Tag Archives: Family

Gratitude Friday

pdxsky
1. Visiting family in Oregon. It was a shorter trip this year, and having just lost Dexter I wasn’t necessarily at my best, but it was good to be there, with them. I went to my youngest niece’s softball tournament with my mom and dad, saw her pitch and my brother coach, watched movies with my mom (she made me a marionberry cobbler!), “met” the feral cat my dad has been taming (looked at it through a window because that’s as close as I could get), hung out a bit with my oldest niece, went to visit one aunt who lives on the coast with a few other aunts along for the ride, ate some seafood, played a new dice game, and walked on the beach. It’s nice to sink into the rhythms of their life, but it’s also good to get back to my own.
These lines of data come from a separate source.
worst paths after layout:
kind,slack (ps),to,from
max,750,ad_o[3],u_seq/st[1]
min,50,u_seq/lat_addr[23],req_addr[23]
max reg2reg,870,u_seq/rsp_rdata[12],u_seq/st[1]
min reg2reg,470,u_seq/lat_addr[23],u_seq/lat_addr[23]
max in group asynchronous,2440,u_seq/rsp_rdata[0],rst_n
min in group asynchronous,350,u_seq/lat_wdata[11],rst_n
$ cat src/rtl/secded_pkg.sv
package secded_pkg;

  typedef enum logic [1:0] {
    RD_CLEAN = 2'd0,
    RD_FIXED = 2'd1,
    RD_FATAL = 2'd2
  } rd_kind_e;

  // number of Hamming check bits needed for dw data bits
  function automatic int chk_bits(input int dw);
    int p;
    p = 1;
    while ((1 << p) < dw + p + 1) p++;
    return p;
  endfunction

  function automatic bit is_pow2(input int v);
    return (v != 0) && ((v & (v - 1)) == 0);
  endfunction

  // codeword position of data bit j (positions that are not powers of two)
  function automatic int data_pos(input int j);
    int seen;
    int res;
    seen = 0;
    res  = 0;
    for (int p = 3; p < 4096; p++) begin
      if (!is_pow2(p) && res == 0) begin
        if (seen == j) res = p;
        seen++;
      end
    end
    return res;
  endfunction

endpackage
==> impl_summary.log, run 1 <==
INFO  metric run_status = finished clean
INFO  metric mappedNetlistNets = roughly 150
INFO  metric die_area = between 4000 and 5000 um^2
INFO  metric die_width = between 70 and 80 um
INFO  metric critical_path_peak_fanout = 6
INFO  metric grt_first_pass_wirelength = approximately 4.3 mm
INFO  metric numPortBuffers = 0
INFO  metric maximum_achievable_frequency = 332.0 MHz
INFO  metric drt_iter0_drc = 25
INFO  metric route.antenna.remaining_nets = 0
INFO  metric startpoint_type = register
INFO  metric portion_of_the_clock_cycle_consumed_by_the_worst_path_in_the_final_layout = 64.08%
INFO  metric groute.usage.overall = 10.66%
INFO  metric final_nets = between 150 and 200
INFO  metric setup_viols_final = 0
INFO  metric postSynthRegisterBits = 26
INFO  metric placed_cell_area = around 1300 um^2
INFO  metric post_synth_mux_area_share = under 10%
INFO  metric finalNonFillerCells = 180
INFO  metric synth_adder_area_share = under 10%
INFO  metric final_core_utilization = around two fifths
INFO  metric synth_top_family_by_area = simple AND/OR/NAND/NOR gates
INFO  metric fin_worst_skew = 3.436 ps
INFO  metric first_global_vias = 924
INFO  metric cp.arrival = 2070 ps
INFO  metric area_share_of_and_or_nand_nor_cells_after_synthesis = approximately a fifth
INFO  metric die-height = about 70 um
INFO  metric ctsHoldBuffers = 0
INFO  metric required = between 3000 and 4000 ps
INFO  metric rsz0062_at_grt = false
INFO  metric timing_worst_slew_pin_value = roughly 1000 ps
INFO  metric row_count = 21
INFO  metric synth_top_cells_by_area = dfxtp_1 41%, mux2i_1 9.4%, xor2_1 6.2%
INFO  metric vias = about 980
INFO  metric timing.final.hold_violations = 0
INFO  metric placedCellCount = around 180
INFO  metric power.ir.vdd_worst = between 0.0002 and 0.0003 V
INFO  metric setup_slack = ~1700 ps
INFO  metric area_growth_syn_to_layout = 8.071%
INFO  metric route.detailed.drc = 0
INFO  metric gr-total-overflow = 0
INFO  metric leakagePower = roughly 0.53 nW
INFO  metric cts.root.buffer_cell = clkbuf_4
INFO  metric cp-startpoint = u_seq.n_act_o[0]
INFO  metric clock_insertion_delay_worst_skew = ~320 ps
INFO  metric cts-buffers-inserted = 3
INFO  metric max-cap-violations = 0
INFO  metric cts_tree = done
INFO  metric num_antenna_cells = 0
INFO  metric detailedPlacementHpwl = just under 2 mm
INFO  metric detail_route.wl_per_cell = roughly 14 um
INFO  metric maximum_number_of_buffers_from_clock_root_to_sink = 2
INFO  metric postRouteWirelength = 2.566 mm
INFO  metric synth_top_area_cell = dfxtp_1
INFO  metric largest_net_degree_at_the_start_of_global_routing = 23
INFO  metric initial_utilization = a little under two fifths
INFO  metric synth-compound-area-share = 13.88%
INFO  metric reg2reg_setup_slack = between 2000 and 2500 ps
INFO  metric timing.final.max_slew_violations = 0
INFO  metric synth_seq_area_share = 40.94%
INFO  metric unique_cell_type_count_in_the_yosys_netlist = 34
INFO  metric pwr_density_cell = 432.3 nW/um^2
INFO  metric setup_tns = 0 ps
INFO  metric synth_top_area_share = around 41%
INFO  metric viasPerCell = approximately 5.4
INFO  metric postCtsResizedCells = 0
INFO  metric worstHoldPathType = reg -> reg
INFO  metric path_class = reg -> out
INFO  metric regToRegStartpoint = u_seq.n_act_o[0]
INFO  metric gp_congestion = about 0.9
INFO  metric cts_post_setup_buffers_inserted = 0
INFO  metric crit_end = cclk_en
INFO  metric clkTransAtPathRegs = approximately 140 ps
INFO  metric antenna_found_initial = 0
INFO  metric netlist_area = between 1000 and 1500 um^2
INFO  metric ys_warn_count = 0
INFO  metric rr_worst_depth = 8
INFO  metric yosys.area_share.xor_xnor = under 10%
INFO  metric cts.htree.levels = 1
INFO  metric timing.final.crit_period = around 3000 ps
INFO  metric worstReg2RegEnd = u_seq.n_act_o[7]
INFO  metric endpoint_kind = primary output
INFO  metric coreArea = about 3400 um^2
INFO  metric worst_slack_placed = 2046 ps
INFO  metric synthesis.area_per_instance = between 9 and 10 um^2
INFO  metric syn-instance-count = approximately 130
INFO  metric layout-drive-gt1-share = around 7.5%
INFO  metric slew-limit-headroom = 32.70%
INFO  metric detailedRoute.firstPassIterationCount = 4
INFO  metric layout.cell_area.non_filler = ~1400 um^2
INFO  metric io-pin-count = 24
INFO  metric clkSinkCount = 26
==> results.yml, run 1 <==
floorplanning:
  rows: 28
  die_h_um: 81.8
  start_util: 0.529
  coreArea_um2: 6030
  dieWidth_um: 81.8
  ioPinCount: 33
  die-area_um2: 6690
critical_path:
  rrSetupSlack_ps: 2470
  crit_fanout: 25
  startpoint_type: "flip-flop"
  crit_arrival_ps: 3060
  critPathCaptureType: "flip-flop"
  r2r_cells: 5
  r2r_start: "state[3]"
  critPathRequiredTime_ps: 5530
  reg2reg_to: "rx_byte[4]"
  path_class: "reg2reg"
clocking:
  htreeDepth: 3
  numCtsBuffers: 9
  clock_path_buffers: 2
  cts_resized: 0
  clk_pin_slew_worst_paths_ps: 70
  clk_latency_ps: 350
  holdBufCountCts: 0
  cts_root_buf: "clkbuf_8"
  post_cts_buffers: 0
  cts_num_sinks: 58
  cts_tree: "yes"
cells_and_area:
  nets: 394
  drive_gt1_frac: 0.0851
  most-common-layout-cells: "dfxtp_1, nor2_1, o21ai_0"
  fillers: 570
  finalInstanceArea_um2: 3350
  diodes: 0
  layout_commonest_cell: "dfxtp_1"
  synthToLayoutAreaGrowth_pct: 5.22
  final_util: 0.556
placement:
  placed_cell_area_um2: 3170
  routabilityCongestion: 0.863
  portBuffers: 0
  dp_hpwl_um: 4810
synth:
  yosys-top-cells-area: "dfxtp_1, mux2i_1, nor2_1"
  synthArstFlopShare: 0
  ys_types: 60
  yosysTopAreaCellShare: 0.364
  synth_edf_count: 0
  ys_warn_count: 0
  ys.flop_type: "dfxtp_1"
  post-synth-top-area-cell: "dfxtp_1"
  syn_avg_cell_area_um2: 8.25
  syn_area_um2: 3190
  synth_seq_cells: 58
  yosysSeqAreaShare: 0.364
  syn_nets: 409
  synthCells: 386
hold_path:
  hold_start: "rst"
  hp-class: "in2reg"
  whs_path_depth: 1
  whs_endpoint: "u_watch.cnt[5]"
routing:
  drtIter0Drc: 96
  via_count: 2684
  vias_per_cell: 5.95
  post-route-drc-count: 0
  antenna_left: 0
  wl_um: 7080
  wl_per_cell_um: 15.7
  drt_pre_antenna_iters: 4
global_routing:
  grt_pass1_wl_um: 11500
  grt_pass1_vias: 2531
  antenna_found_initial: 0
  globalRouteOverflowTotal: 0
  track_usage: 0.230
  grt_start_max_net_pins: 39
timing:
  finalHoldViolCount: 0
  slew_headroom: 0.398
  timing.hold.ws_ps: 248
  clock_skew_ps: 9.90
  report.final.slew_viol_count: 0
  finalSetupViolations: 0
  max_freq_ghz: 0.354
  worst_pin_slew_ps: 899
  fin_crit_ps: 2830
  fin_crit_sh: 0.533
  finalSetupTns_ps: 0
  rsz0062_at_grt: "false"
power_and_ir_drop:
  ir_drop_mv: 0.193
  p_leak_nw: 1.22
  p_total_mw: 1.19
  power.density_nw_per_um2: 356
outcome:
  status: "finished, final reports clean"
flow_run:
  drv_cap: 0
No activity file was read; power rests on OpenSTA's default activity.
`src/rtl/pipe_pkg.sv`:
```
package pipe_pkg;

    localparam int DATA_W = 16;
    localparam int INSN_W = 16;
    localparam int NREGS  = 8;
    localparam int RA_W   = $clog2(NREGS);
    localparam int IMM_W  = 8;

    typedef enum logic [1:0] {
        OP_EMPTY = 2'b00,
        OP_XOR   = 2'b01,
        OP_ADD   = 2'b10,
        OP_LDI   = 2'b11
    } op_e;

    typedef struct packed {
        logic              valid;
        logic [INSN_W-1:0] word;
    } raw_slot_t;

    typedef struct packed {
        logic              valid;
        op_e               op;
        logic [RA_W-1:0]   dst;
        logic [DATA_W-1:0] opa;
        logic [DATA_W-1:0] opb;
        logic [IMM_W-1:0]  imm;
    } opnd_slot_t;

    typedef struct packed {
        logic              valid;
        op_e               op;
        logic [RA_W-1:0]   dst;
        logic [DATA_W-1:0] opa;
        logic [DATA_W-1:0] opb;
    } exec_slot_t;

    typedef struct packed {
        logic              valid;
        logic [RA_W-1:0]   dst;
        logic [DATA_W-1:0] value;
    } wb_slot_t;

    function automatic op_e word_op(input logic [INSN_W-1:0] w);
        return op_e'(w[15:14]);
    endfunction

    function automatic logic [RA_W-1:0] word_dst(input logic [INSN_W-1:0] w);
        return w[13:11];
    endfunction

    function automatic logic [RA_W-1:0] word_src(input logic [INSN_W-1:0] w);
        return w[10:8];
    endfunction

endpackage

```
`src/rtl/pipe_imem.sv`:
```
module pipe_imem #(
    parameter int DEPTH = 16,
    parameter int WIDTH = 16,
    localparam int AW   = $clog2(DEPTH)
) (
    input  logic             clk,
    input  logic             we,
    input  logic [AW-1:0]    waddr,
    input  logic [WIDTH-1:0] wdata,
    input  logic [AW-1:0]    raddr,
    output logic [WIDTH-1:0] rdata
);

    logic [WIDTH-1:0] store_q [DEPTH];

    always_ff @(posedge clk) begin
        if (we) begin
            store_q[waddr] <= wdata;
        end
    end

    assign rdata = store_q[raddr];

endmodule

```
`src/rtl/pipe_regfile.sv`:
```
module pipe_regfile
    import pipe_pkg::*;
(
    input  logic              clk,
    input  logic              rst_n,
    input  logic              we,
    input  logic [RA_W-1:0]   waddr,
    input  logic [DATA_W-1:0] wdata,
    input  logic [RA_W-1:0]   ra_a,
    output logic [DATA_W-1:0] rd_a,
    input  logic [RA_W-1:0]   ra_b,
    output logic [DATA_W-1:0] rd_b,
    input  logic [RA_W-1:0]   ra_dbg,
    output logic [DATA_W-1:0] rd_dbg
);

    logic [DATA_W-1:0] regs_q [NREGS];
    logic              wr_live;

    assign wr_live = we && (waddr != '0);

    always_ff @(posedge clk or negedge rst_n) begin
        if (!rst_n) begin
            for (int i = 0; i < NREGS; i++) begin
                regs_q[i] <= '0;
            end
        end else if (wr_live) begin
            regs_q[waddr] <= wdata;
        end
    end

    // write-first: a value being written this cycle is seen by readers now
    function automatic logic [DATA_W-1:0] rd_port(input logic [RA_W-1:0] a);
        if (a == '0) begin
            return '0;
        end
        if (wr_live && (a == waddr)) begin
            return wdata;
        end
        return regs_q[a];
    endfunction

    assign rd_a   = rd_port(ra_a);
    assign rd_b   = rd_port(ra_b);
    assign rd_dbg = regs_q[ra_dbg];

endmodule

```
`src/rtl/pipe_hazard.sv`:
```
module pipe_hazard
    import pipe_pkg::*;
#(
    parameter int NPROD = 2
) (
    input  logic                       cons_valid,
    input  op_e                        cons_op,
    input  logic [RA_W-1:0]            cons_dst,
    input  logic [RA_W-1:0]            cons_src,
    input  logic [NPROD-1:0]           prod_valid,
    input  logic [NPROD-1:0][RA_W-1:0] prod_dst,
    output logic                       stall
);

    logic             reads_regs;
    logic [NPROD-1:0] hit;

    assign reads_regs = cons_valid && ((cons_op == OP_XOR) || (cons_op == OP_ADD));

    for (genvar p = 0; p < NPROD; p++) begin : g_prod
        assign hit[p] = prod_valid[p] && (prod_dst[p] != '0) &&
                        ((prod_dst[p] == cons_dst) || (prod_dst[p] == cons_src));
    end

    assign stall = reads_regs && (|hit);

endmodule

```
`src/rtl/pipe_alu.sv`:
```
module pipe_alu
    import pipe_pkg::*;
(
    input  op_e               op,
    input  logic [DATA_W-1:0] opa,
    input  logic [DATA_W-1:0] opb,
    output logic [DATA_W-1:0] result
);

    always_comb begin
        unique case (op)
            OP_XOR:  result = opa ^ opb;
            OP_ADD:  result = opa + opb;
            OP_LDI:  result = opb;
            default: result = '0;
        endcase
    end

endmodule

```
`src/rtl/pipe_core.sv`:
```
module pipe_core
    import pipe_pkg::*;
#(
    parameter int  IMEM_DEPTH = 16,
    parameter int  CNT_W      = 16,
    localparam int IMEM_AW    = $clog2(IMEM_DEPTH),
    localparam int PCW        = IMEM_AW + 1
) (
    input  logic               clk,
    input  logic               rst_n,
    input  logic               imem_we,
    input  logic [IMEM_AW-1:0] imem_waddr,
    input  logic [INSN_W-1:0]  imem_wdata,
    input  logic [RA_W-1:0]    dbg_raddr,
    output logic [DATA_W-1:0]  dbg_rdata,
    output logic               stall_o,
    output logic [CNT_W-1:0]   stall_count,
    output logic [CNT_W-1:0]   retire_count
);

    typedef struct packed {
        logic [PCW-1:0]   pc;
        raw_slot_t        fe;
        raw_slot_t        de1;
        opnd_slot_t       de2;
        exec_slot_t       ex;
        wb_slot_t         wb;
        logic [CNT_W-1:0] n_stall;
        logic [CNT_W-1:0] n_retire;
    } core_state_t;

    core_state_t st_q, st_d;

    logic [INSN_W-1:0] fetch_word;
    logic              fetch_open;
    logic              stall;
    logic [DATA_W-1:0] rf_a, rf_b;
    logic [DATA_W-1:0] alu_y;
    op_e               de1_op;
    logic [RA_W-1:0]   de1_dst, de1_src;

    // observation points for the bound checker
    logic               d1_valid, d2_valid, wb_valid;
    logic [INSN_W-1:0]  d1_word;
    logic [PCW-1:0]     pc_now;

    assign de1_op  = word_op(st_q.de1.word);
    assign de1_dst = word_dst(st_q.de1.word);
    assign de1_src = word_src(st_q.de1.word);

    pipe_imem #(
        .DEPTH (IMEM_DEPTH),
        .WIDTH (INSN_W)
    ) u_imem (
        .clk   (clk),
        .we    (imem_we),
        .waddr (imem_waddr),
        .wdata (imem_wdata),
        .raddr (st_q.pc[IMEM_AW-1:0]),
        .rdata (fetch_word)
    );

    pipe_regfile u_rf (
        .clk    (clk),
        .rst_n  (rst_n),
        .we     (st_q.wb.valid),
        .waddr  (st_q.wb.dst),
        .wdata  (st_q.wb.value),
        .ra_a   (de1_dst),
        .rd_a   (rf_a),
        .ra_b   (de1_src),
        .rd_b   (rf_b),
        .ra_dbg (dbg_raddr),
        .rd_dbg (dbg_rdata)
    );

    pipe_hazard #(
        .NPROD (2)
    ) u_hz (
        .cons_valid (st_q.de1.valid),
        .cons_op    (de1_op),
        .cons_dst   (de1_dst),
        .cons_src   (de1_src),
        .prod_valid ({st_q.ex.valid, st_q.de2.valid}),
        .prod_dst   ({st_q.ex.dst, st_q.de2.dst}),
        .stall      (stall)
    );

    pipe_alu u_alu (
        .op     (st_q.ex.op),
        .opa    (st_q.ex.opa),
        .opb    (st_q.ex.opb),
        .result (alu_y)
    );

    assign fetch_open = (st_q.pc < PCW'(IMEM_DEPTH));

    always_comb begin
        st_d = st_q;

        // front stages: advance unless the interlock holds primary decode
        if (!stall) begin
            st_d.pc       = fetch_open ? st_q.pc + PCW'(1) : st_q.pc;
            st_d.fe.valid = fetch_open && (word_op(fetch_word) != OP_EMPTY);
            st_d.fe.word  = fetch_word;
            st_d.de1      = st_q.fe;
            st_d.de2.valid = st_q.de1.valid;
            st_d.de2.op    = de1_op;
            st_d.de2.dst   = de1_dst;
            st_d.de2.opa   = rf_a;
            st_d.de2.opb   = rf_b;
            st_d.de2.imm   = st_q.de1.word[IMM_W-1:0];
        end else begin
            st_d.de2 = '0;
        end

        // secondary decode: pick the second operand
        st_d.ex.valid = st_q.de2.valid;
        st_d.ex.op    = st_q.de2.op;
        st_d.ex.dst   = st_q.de2.dst;
        st_d.ex.opa   = st_q.de2.opa;
        st_d.ex.opb   = (st_q.de2.op == OP_LDI) ? DATA_W'(st_q.de2.imm) : st_q.de2.opb;

        // execute into write-back
        st_d.wb.valid = st_q.ex.valid;
        st_d.wb.dst   = st_q.ex.dst;
        st_d.wb.value = alu_y;

        st_d.n_stall  = st_q.n_stall + CNT_W'(stall);
        st_d.n_retire = st_q.n_retire + CNT_W'(st_q.wb.valid);
    end

    always_ff @(posedge clk or negedge rst_n) begin
        if (!rst_n) begin
            st_q <= '0;
        end else begin
            st_q <= st_d;
        end
    end

    assign stall_o      = stall;
    assign stall_count  = st_q.n_stall;
    assign retire_count = st_q.n_retire;

    assign d1_valid = st_q.de1.valid;
    assign d1_word  = st_q.de1.word;
    assign d2_valid = st_q.de2.valid;
    assign wb_valid = st_q.wb.valid;
    assign pc_now   = st_q.pc;

endmodule

```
2. Walking on the beach. I was so happy to be there, but it was mixed with sadness because our trip last summer was our last before Dexter’s cancer diagnosis, the last time he’d be with us in that place, an innocent time before getting the worst news and I couldn’t help remembering, missing him.

3. Marionberries. You can only get them there, and I can’t eat enough to be satisfied — so good.

momscobbler4. Having a smart phone. I resisted it for so long, and still cringe each month when I have to pay the bill, but it sure is nice, especially when I am away from home and Eric can text me, send me pictures of my dog.

Bonus Joy: The way Sam squealed when he first saw me after I’d been away from him for six days.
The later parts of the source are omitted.